Within these entries, which lines include the string "assign"? Copy each one.

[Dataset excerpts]
################
==> src/rtl/join_digits.sv <==
// ============================================================================
// Module   : join_digits
// Purpose  : Joins a BCD tens digit and ones digit into a range-checked value.
// Revision : 1.0
// ============================================================================
`default_nettype none

module join_digits #(
  parameter int MAX_VAL = 59
) (
  input  logic       CLK,
  input  logic       RST,
  input  logic [3:0] DIGIT_IN,
  input  logic       DIGIT_VALID,
  output logic       DIGIT_READY,
  input  logic       CLEAR,
  output logic [5:0] DATA,
  output logic       DONE,
  output logic       ERR,
  output logic       BUSY,
  output logic [3:0] TENS_SHOWN
);

  typedef enum logic [1:0] {
    S_IDLE      = 2'd0,
    S_WAIT_ONES = 2'd1,
    S_ACCUM     = 2'd2,
    S_CHECK     = 2'd3
  } state_t;

  localparam logic [6:0] MAX_VAL_C = 7'(MAX_VAL);

  state_t     state_q, state_d;
  logic [3:0] tens_q, tens_d;
  logic [6:0] acc_q, acc_d;
  logic [5:0] data_q, data_d;
  logic       done_q, done_d;
  logic       err_q, err_d;
  logic [3:0] shown_q, shown_d;

  logic accept;
  logic digit_ok;

  assign DIGIT_READY = (state_q == S_IDLE) || (state_q == S_WAIT_ONES);
  assign BUSY        = (state_q != S_IDLE);
  assign accept      = DIGIT_VALID && DIGIT_READY;
  assign digit_ok    = (DIGIT_IN <= 4'd9);

  always_comb begin
    state_d = state_q;
    tens_d  = tens_q;
    acc_d   = acc_q;
    data_d  = data_q;
    shown_d = shown_q;
    done_d  = 1'b0;
    err_d   = 1'b0;

    // Abort takes priority over any handshake or pending check.
    if (CLEAR) begin
      state_d = S_IDLE;
      tens_d  = 4'd0;
      shown_d = 4'd0;
    end else begin
      case (state_q)
        S_IDLE: begin
          if (accept) begin
            if (digit_ok) begin
              tens_d  = DIGIT_IN;
              shown_d = DIGIT_IN;
              state_d = S_WAIT_ONES;
            end else begin
              err_d = 1'b1;
            end
          end
        end
        S_WAIT_ONES: begin
          if (accept) begin
            if (digit_ok) begin
              acc_d   = {3'b000, DIGIT_IN};
              state_d = S_ACCUM;
            end else begin
              err_d = 1'b1;
            end
          end
        end
        S_ACCUM: begin
          // Multiply-free join: add ten once per remaining tens count.
          if (tens_q != 4'd0) begin
            acc_d  = acc_q + 7'd10;
            tens_d = tens_q - 4'd1;
          end else begin
            state_d = S_CHECK;
          end
        end
        S_CHECK: begin
          if (acc_q <= MAX_VAL_C) begin
            data_d = acc_q[5:0];
            done_d = 1'b1;
          end else begin
            err_d = 1'b1;
          end
          state_d = S_IDLE;
        end
        default: state_d = S_IDLE;
      endcase
    end
  end

  always_ff @(posedge CLK or posedge RST) begin
    if (RST) begin
      state_q <= S_IDLE;
      tens_q  <= 4'd0;
      acc_q   <= 7'd0;
      data_q  <= 6'd0;
      done_q  <= 1'b0;
      err_q   <= 1'b0;
      shown_q <= 4'd0;
    end else begin
      state_q <= state_d;
      tens_q  <= tens_d;
      acc_q   <= acc_d;
      data_q  <= data_d;
      done_q  <= done_d;
      err_q   <= err_d;
      shown_q <= shown_d;
    end
  end

  assign DATA       = data_q;
  assign DONE       = done_q;
  assign ERR        = err_q;
  assign TENS_SHOWN = shown_q;

endmodule

`default_nettype wire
################
SOLVED PROBLEM —
  assign DIGIT_READY = (state_q == S_IDLE) || (state_q == S_WAIT_ONES);
  assign BUSY        = (state_q != S_IDLE);
  assign accept      = DIGIT_VALID && DIGIT_READY;
  assign digit_ok    = (DIGIT_IN <= 4'd9);
  assign DATA       = data_q;
  assign DONE       = done_q;
  assign ERR        = err_q;
  assign TENS_SHOWN = shown_q;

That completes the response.